Some people literally stand facing the PowerPoint, read off the text on the slides, and add a couple of sentences here and there. It’s awful.
The only time you should ever look back at your slides is if you’re pointing out a specific part of them with a laser pointer or your hand. Even in those cases, you can often vaguely point to it while facing the audience, or say “as you can see on the slide behind me, [x]”. Doing that is the ultimate power move, by the way. It communicates that you know exactly what’s on that slide without even having to look.
If you stare at your slides while you speak, your audience will just follow your eyes and stare there as well. Your physical presentation—your oh-so-important nonverbals—are completely useless if no one is looking at you.
One last thing. Obviously, a confidence monitor makes it easier not to stare at your slides, because you know that you’re on the right one without turning around. (A confidence monitor is one that faces the speaker so he/she can see what the audience sees). But you should realistically have very few slides and it should be well-rehearsed, so that you know exactly where you are without looking. If you have to look, glance at the slide while gesturing at the thing you’re talking about. It shouldn’t even last a full second.
5. Avoid gimmicks
You know those cute little PowerPoint transitions and the sound effects you can embed on slides? Yeah, don’t do that. It’s distracting and cheesy.
If you are doing the type of presentation that requires multiple lines of text on a slide, then make sure you manually click each line onto the slide instead of showing them all at once. (Otherwise the audience gets ahead of you and you are just repeating what they just read). But if you do that, don’t add a transition to those lines of text. Let them just appear.
Kudos if you can figure out a creative use of a transition that fits in with the subject at hand and makes the audience laugh—but if you’re that good, why are you even reading this post? 🙂
Speaking of gimmicks: I don’t particularly like Prezi. While I’m sure its unique structure can be used effectively, I’ve never seen someone really pull it off. It ends up being jarring, distracting, and altogether confusing for the audience to follow. If you need to use free presentation software, just stick to Google Slides.
6. Use one slide per major thought, at most
If you use more than one slide per thought, you are bringing the PowerPoint presentation into the forefront of the audience’s attention. As I said earlier, slides are like salt. You should only be switching slides once in a while—not multiple times throughout a couple of paragraphs.
Keep your PowerPoint short. For a 10 minute presentation, 4-5 slides is probably fine (not counting blank slides in between them).
7. Avoid using PowerPoint as a word document
I’ve seen some people create PowerPoint presentations to deliver information that would be better in a word document or .pdf file. While there are some cases where this might be useful, it’s generally not. In these cases, the offender isn’t even planning to present with these slides. Pitiful, isn’t it?
If the content you’re sending is word and information-dense, then use a different medium.

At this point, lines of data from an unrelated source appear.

File: config.mk
export PLATFORM = sky130hd
export DESIGN_NAME = uart_break_rx_wakeup
export DESIGN_NICKNAME = d
export VERILOG_FILES = /design/src/hw/uart_brk_pkg.sv /design/src/hw/uart_break_rx_wakeup.sv
export VERILOG_INCLUDE_DIRS = /design/src /design/src/hw
export SDC_FILE = /design/constraint.sdc
export NUM_CORES = 1
export LEC_CHECK = 0
export ABC_AREA = 1
export BUFFER_PORTS_ARGS = -buffer_cell sky130_fd_sc_hd__buf_2
export CAP_MARGIN = 20
export CORE_MARGIN = 10
export CORE_UTILIZATION = 52
export DETAILED_ROUTE_END_ITERATION = 10
export PLACE_DENSITY = 0.7
export SYNTH_ARGS = -nofsm -noshare
export SYNTH_HDL_FRONTEND = slang
export SYNTH_SLANG_ARGS = --single-unit
File: constraint.sdc
create_clock -name pclk -period 13.7 [get_ports pclk]
set_input_delay 2.74 -clock pclk [delete_from_list [all_inputs] [get_ports pclk]]
set_output_delay 2.74 -clock pclk [all_outputs]
set_load 0.05 [all_outputs]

One way to create beautiful image-based presentations is to use Canva. They have a lot of presentation templates that can get your creativity flowing. Canva is a drag-and-drop “Photoshop lite” that is great if you’re not a designer or if you’re in a pinch. Once you’re done with your presentation, you can present right from Canva.
Using a tool like this will help you avoid death by text.
TED Talks: the ultimate example
Have you noticed the way speakers on TED Talks use their slides? Not all of them are good, but a surprising bunch of them are.
TED Talks generally feature minimal slides with 5-10 maximum. As a result, you can focus on the speaker and the content instead of just staring at the slides. TED Talks are a great resource for learning public speaking tips in general, but the use of PowerPoint is something specific to learn from them.